Now, when Steve sends me his copy back, I'd like to have my word processor merge my document and his so that I get the most up to date version with both of our edits. Ultimately, the merged document would look like this (we'll call it "Final"):

Clearly this is a great thing for the industry (unless you happen to be one of those folks who had investments in growing this myth that there was some kind of "file format war" underway). I personally feel like it's really cool. We now have an official standard that provides all the details necessary to read and write office documents.

The blue text is tracked as an insertion and the red text is a deletion.

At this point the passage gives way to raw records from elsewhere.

--- src/rtl/uart_pkg.sv ---
package uart_pkg;
  typedef enum logic [1:0] {
    TXS_IDLE,
    TXS_LEAD,
    TXS_SHIFT
  } tx_state_t;

  typedef enum logic [2:0] {
    RXS_IDLE,
    RXS_QUAL,
    RXS_DATA,
    RXS_STOP,
    RXS_HOLD
  } rx_state_t;
endpackage

--- src/rtl/uart_sync.sv ---
module uart_sync #(
  parameter int STAGES = 2
) (
  input  logic clk,
  input  logic rst,
  input  logic din,
  output logic dout
);
  logic [STAGES-1:0] chain;

  always_ff @(posedge clk) begin
    if (rst) chain <= '1;
    else     chain <= {chain[STAGES-2:0], din};
  end

  assign dout = chain[STAGES-1];
endmodule

--- src/rtl/uart_tx.sv ---
module uart_tx
  import uart_pkg::*;
#(
  parameter int DATA_W      = 8,
  parameter int DIV_LO      = 8,
  parameter int DIV_HI      = 16,
  parameter int LEAD_HALVES = 5
) (
  input  logic              clk,
  input  logic              rst,
  input  logic              tick,
  input  logic              div_hi,
  input  logic              wr,
  input  logic [DATA_W-1:0] wr_data,
  output logic              txd,
  output logic              busy,
  output logic              wr_err,
  output logic              done
);
  localparam int CW    = $clog2(DIV_HI) + 1;
  localparam int FRAME = DATA_W + 2;
  localparam int IW    = $clog2(FRAME + 1);
  localparam int HW    = $clog2(LEAD_HALVES + 1);

  tx_state_t        state;
  logic [CW-1:0]    period, half, tcnt;
  logic [HW-1:0]    hcnt;
  logic [IW-1:0]    bidx;
  logic [FRAME-1:0] sh;

  assign period = div_hi ? CW'(DIV_HI) : CW'(DIV_LO);
  assign half   = period >> 1;

  always_ff @(posedge clk) begin
    if (rst) begin
      state  <= TXS_IDLE;
      txd    <= 1'b1;
      busy   <= 1'b0;
      wr_err <= 1'b0;
      done   <= 1'b0;
      tcnt   <= '0;
      hcnt   <= '0;
      bidx   <= '0;
      sh     <= '1;
    end else begin
      wr_err <= wr & busy;
      done   <= 1'b0;
      case (state)
        TXS_IDLE: begin
          if (wr) begin
            sh    <= {1'b1, wr_data, 1'b0};
            busy  <= 1'b1;
            tcnt  <= '0;
            hcnt  <= '0;
            state <= TXS_LEAD;
          end
        end
        TXS_LEAD: begin
          if (tick) begin
            if (tcnt == half - 1'b1) begin
              tcnt <= '0;
              if (hcnt == HW'(LEAD_HALVES - 1)) begin
                state <= TXS_SHIFT;
                txd   <= sh[0];
                sh    <= {1'b1, sh[FRAME-1:1]};
                bidx  <= '0;
              end else begin
                hcnt <= hcnt + 1'b1;
              end
            end else begin
              tcnt <= tcnt + 1'b1;
            end
          end
        end
        TXS_SHIFT: begin
          if (tick) begin
            if (tcnt == period - 1'b1) begin
              tcnt <= '0;
              if (bidx == IW'(FRAME - 1)) begin
                state <= TXS_IDLE;
                busy  <= 1'b0;
                done  <= 1'b1;
                txd   <= 1'b1;
              end else begin
                bidx <= bidx + 1'b1;
                txd  <= sh[0];
                sh   <= {1'b1, sh[FRAME-1:1]};
              end
            end else begin
              tcnt <= tcnt + 1'b1;
            end
          end
        end
        default: state <= TXS_IDLE;
      endcase
    end
  end

  assert_err_on_busy_write_R5: assert property (@(posedge clk) disable iff (rst)
    (wr && busy) |=> wr_err);
  assert_done_frees_buffer_R6: assert property (@(posedge clk) disable iff (rst)
    done |-> !busy);
  assert_done_single_cycle_R6: assert property (@(posedge clk) disable iff (rst)
    done |=> !done);
  assert_idle_line_high_R4: assert property (@(posedge clk) disable iff (rst)
    !busy |-> txd);
  assert_lead_keeps_line_R3: assert property (@(posedge clk) disable iff (rst)
    $rose(busy) |-> txd);
endmodule

--- src/rtl/uart_rx.sv ---
module uart_rx
  import uart_pkg::*;
#(
  parameter int DATA_W = 8,
  parameter int DIV_LO = 8,
  parameter int DIV_HI = 16
) (
  input  logic              clk,
  input  logic              rst,
  input  logic              tick,
  input  logic              div_hi,
  input  logic              rxs,
  input  logic              rd,
  output logic [DATA_W-1:0] data,
  output logic              full,
  output logic              ferr,
  output logic              ovr,
  output logic              done
);
  localparam int CW = $clog2(DIV_HI) + 1;
  localparam int IW = $clog2(DATA_W + 1);

  rx_state_t         state;
  logic [CW-1:0]     period, half, tcnt;
  logic [IW-1:0]     bidx;
  logic [DATA_W-1:0] sh;
  logic              store;

  assign period = div_hi ? CW'(DIV_HI) : CW'(DIV_LO);
  assign half   = period >> 1;
  assign store  = (state == RXS_STOP) && tick && (tcnt == period - 1'b1);

  always_ff @(posedge clk) begin
    if (rst) begin
      state <= RXS_IDLE;
      tcnt  <= '0;
      bidx  <= '0;
      sh    <= '0;
    end else begin
      case (state)
        RXS_IDLE: begin
          if (tick && !rxs) begin
            state <= RXS_QUAL;
            tcnt  <= CW'(1);
          end
        end
        RXS_QUAL: begin
          if (tick) begin
            if (rxs) begin
              state <= RXS_IDLE;
            end else if (tcnt == half - 1'b1) begin
              state <= RXS_DATA;
              tcnt  <= '0;
              bidx  <= '0;
            end else begin
              tcnt <= tcnt + 1'b1;
            end
          end
        end
        RXS_DATA: begin
          if (tick) begin
            if (tcnt == period - 1'b1) begin
              tcnt <= '0;
              sh   <= {rxs, sh[DATA_W-1:1]};
              if (bidx == IW'(DATA_W - 1)) state <= RXS_STOP;
              else                        bidx  <= bidx + 1'b1;
            end else begin
              tcnt <= tcnt + 1'b1;
            end
          end
        end
        RXS_STOP: begin
          if (tick) begin
            if (store) begin
              tcnt  <= '0;
              state <= rxs ? RXS_IDLE : RXS_HOLD;
            end else begin
              tcnt <= tcnt + 1'b1;
            end
          end
        end
        RXS_HOLD: begin
          if (rxs) state <= RXS_IDLE;
        end
        default: state <= RXS_IDLE;
      endcase
    end
  end

  always_ff @(posedge clk) begin
    if (rst) begin
      data <= '0;
      full <= 1'b0;
      ferr <= 1'b0;
      ovr  <= 1'b0;
      done <= 1'b0;
    end else begin
      done <= store;
      if (store) begin
        data <= sh;
        ferr <= ~rxs;
        ovr  <= full & ~rd;
        full <= 1'b1;
      end else if (rd) begin
        full <= 1'b0;
      end
    end
  end

  assert_done_sets_full_R8: assert property (@(posedge clk) disable iff (rst)
    done |-> full);
  assert_done_single_cycle_R8: assert property (@(posedge clk) disable iff (rst)
    done |=> !done);
  assert_full_rises_on_store_R8: assert property (@(posedge clk) disable iff (rst)
    $rose(full) |-> done);
  assert_ferr_only_on_store_R9: assert property (@(posedge clk) disable iff (rst)
    !done |-> $stable(ferr));
  assert_ovr_only_on_store_R10: assert property (@(posedge clk) disable iff (rst)
    !done |-> $stable(ovr));
endmodule

--- src/rtl/uart_duplex.sv ---
module uart_duplex #(
  parameter int DATA_W      = 8,
  parameter int DIV_LO      = 8,
  parameter int DIV_HI      = 16,
  parameter int LEAD_HALVES = 5,
  parameter int SYNC_STAGES = 2
) (
  input  logic              clk,
  input  logic              rst,
  input  logic              baud_tick,
  input  logic              div_sel,
  input  logic              tx_wr,
  input  logic [DATA_W-1:0] tx_data,
  input  logic              rx_rd,
  input  logic              rxd,
  output logic              txd,
  output logic              tx_busy,
  output logic              tx_wr_err,
  output logic              tx_done_irq,
  output logic [DATA_W-1:0] rx_data,
  output logic              rx_full,
  output logic              rx_ferr,
  output logic              rx_ovr,
  output logic              rx_done_irq
);
  logic rxd_s;

  uart_sync #(.STAGES(SYNC_STAGES)) u_sync (
    .clk (clk),
    .rst (rst),
    .din (rxd),
    .dout(rxd_s)
  );

  uart_tx #(
    .DATA_W(DATA_W), .DIV_LO(DIV_LO), .DIV_HI(DIV_HI), .LEAD_HALVES(LEAD_HALVES)
  ) u_tx (
    .clk    (clk),
    .rst    (rst),
    .tick   (baud_tick),
    .div_hi (div_sel),
    .wr     (tx_wr),
    .wr_data(tx_data),
    .txd    (txd),
    .busy   (tx_busy),
    .wr_err (tx_wr_err),
    .done   (tx_done_irq)
  );

  uart_rx #(
    .DATA_W(DATA_W), .DIV_LO(DIV_LO), .DIV_HI(DIV_HI)
  ) u_rx (
    .clk   (clk),
    .rst   (rst),
    .tick  (baud_tick),
    .div_hi(div_sel),
    .rxs   (rxd_s),
    .rd    (rx_rd),
    .data  (rx_data),
    .full  (rx_full),
    .ferr  (rx_ferr),
    .ovr   (rx_ovr),
    .done  (rx_done_irq)
  );
endmodule

--- config.mk ---
export PLATFORM = sky130hd
export DESIGN_NAME = uart_duplex
export DESIGN_NICKNAME = d
export VERILOG_FILES = /design/src/rtl/uart_pkg.sv /design/src/rtl/uart_sync.sv /design/src/rtl/uart_tx.sv /design/src/rtl/uart_rx.sv /design/src/rtl/uart_duplex.sv
export SDC_FILE = /design/constraint.sdc
export NUM_CORES = 1
export LEC_CHECK = 0
export BUFFER_PORTS_ARGS = -buffer_cell sky130_fd_sc_hd__clkbuf_2
export CAP_MARGIN = 10
export CORE_ASPECT_RATIO = 0.5
export CORE_MARGIN = 2
export CORE_UTILIZATION = 55
export CTS_BUF_LIST = sky130_fd_sc_hd__clkbuf_4 sky130_fd_sc_hd__clkbuf_8 sky130_fd_sc_hd__clkbuf_16
export DETAILED_ROUTE_END_ITERATION = 6
export PLACE_DENSITY = 0.75
export SLEW_MARGIN = 20
export SYNTH_ARGS = -nofsm -noshare
export SYNTH_HDL_FRONTEND = slang
export SYNTH_SLANG_ARGS = --single-unit
--- constraint.sdc ---
create_clock -name clk -period 3.4 [get_ports clk]
set_input_delay 0.34 -clock clk [delete_from_list [all_inputs] [get_ports clk]]
set_output_delay 0.34 -clock clk [all_outputs]
set_load 0.02 [all_outputs]
==> run_results.csv, run 1 <==
group,metric,value,unit
clock_network,cts_resized,0,
route,drtAntennaViolNets,0,
critical_path,crit_arrival,3.13,ns
clock_network,htree_num_levels,3,
clock_network,clkSinkCount,61,
clock_network,cts-root-buf,"clkbuf_8",
route,drcViolationCount,0,
logic_synthesis,netlist.area_leader.share,40.0,%
critical_path,cp_slowest_stage_delay,0.86,ns
placement,post-dp-hpwl,4190,um
timing,timing.final.crit_share,86.6,%
critical_path,timing.critical_path.to_type,"flop",
die,die_area,6200,um^2
route,wl_per_cell,13.2,um
placement,post-place-ws,0.482,ns
run_status,status,"completed",
route,dr_total_vias,2530,
critical_path,worst-setup-path-type,"reg -> reg",
logic_synthesis,synthesis.area,3050,um^2
finish,mostFrequentLayoutCells,"dfxtp_1, nor2_1, clkbuf_2",
logic_synthesis,synth-edff-count,0,
critical_path,crit_path_top_delay_cell,"or4b_1",
flow_run,maxCapViolCount,0,
clock_network,clk_latency,0.33,ns
die,placement_rows,19,
logic_synthesis,yosysSeqAreaShare,40.0,%
logic_synthesis,syn_inst,348,
route,drt_iter0_drc,130,
grt,grt-ovfl-total,0,
power,power.leakage,1.32,nW
die,die_w,109,um
critical_path,path_cells,"inv_1 > ha_1 > o21ba_1 > or3_1 > or4b_1 > a2111oi_2 > a21oi_1",
logic_synthesis,synth_cell_types,49,
logic_synthesis,syn_nets,374,
clock_network,cts.path.max_buffers,2,
die,coreArea,5420,um^2
timing,fmax,0.340,GHz
timing,rsz0062_at_grt,"false",
die,start_util,56.3,%
timing,setup_viol,0,
logic_synthesis,yosys_warnings,0,
logic_synthesis,ys_seq_elements,61,
timing,worst_pin_slew,0.867,ns
finish,design_area,3370,um^2
die,fp.dieH,56.7,um
critical_path,worstPathMaxFanout,18,
grt,grt_max_degree,42,
finish,n_antenna_cell,0,
logic_synthesis,syn_avg_cell_area,8.78,um^2
clock_network,clkTransAtPathRegs,0.07,ns
critical_path,required,3.58,ns
clock_network,numCtsBuffers,9,
route,via_per_inst,5.66,
placement,placed_cell_area,3200,um^2
timing,finalWorstSetupSlack,0.456,ns
clock_network,postCtsSetupRepairBufs,0,
finish,area_growth,10.4,%
grt,grt_use_total,20.1,%
placement,port_buffers,30,
power,power_density,585,nW/um^2
worst_hold_path,min_path_type,"in -> reg",
power,vdd.ir_drop.worst,0.398,mV
logic_synthesis,async_flop_share,0,%
clock_network,holdBufCountCts,0,
power,total_power,1.97,mW
logic_synthesis,netlist_top_cells_area,"dfxtp_1, mux2i_1, nor2_1",
timing,finClkSkew,0.00896,ns
timing,slew_headroom,42.2,%
grt,grt_pass1_wl,9870,um
timing,hold_viol,0,
logic_synthesis,synth_top_cell_by_area,"dfxtp_1",
timing,finalSetupTns,0,ns
finish,drive_above_1_share,17.4,%
route,wl,5910,um
grt,first_global_vias,2382,
grt,antenna_found_initial,0,
timing,final_max_slew_viol_count,0,
placement,routabilityCongestion,0.851,
logic_synthesis,synth-main-ff-cell,"dfxtp_1",
route,dr.pass1.iters,4,
critical_path,startpoint_type,"flop",
finish,nets,395,
finish,final_common_cell,"dfxtp_1",
clock_network,cts_tree,"done",
die,io_pins,31,
timing,finalCriticalPeriod,2.94,ns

Now, why is this example interesting at all? Well, if we only stored the basic text of this document, it would be very difficult to merge. In looking at the difference between "Brian2" and "Steve1", how would the application know what was an insertion and what was a deletion? If I still had my original file ("Brian1"), it would be easy to track this, but that's most likely not the case. I only have my edited document "Brian2", and Steve's document "Steve1". How do you know that the text "I personally feel like it's really cool" wasn't something that Steve added, as opposed to something that I deleted?

One way you can do this is via "track changes" functionality, where the application tracks the insertions and deletions as they happen and stores that in the format, but this often isn't desired. Often, for privacy reasons, people don't want to have the revisions tracked in their documents. Instead, they just want to be able to merge the documents later, and have the application figure out what was inserted, and what was deleted.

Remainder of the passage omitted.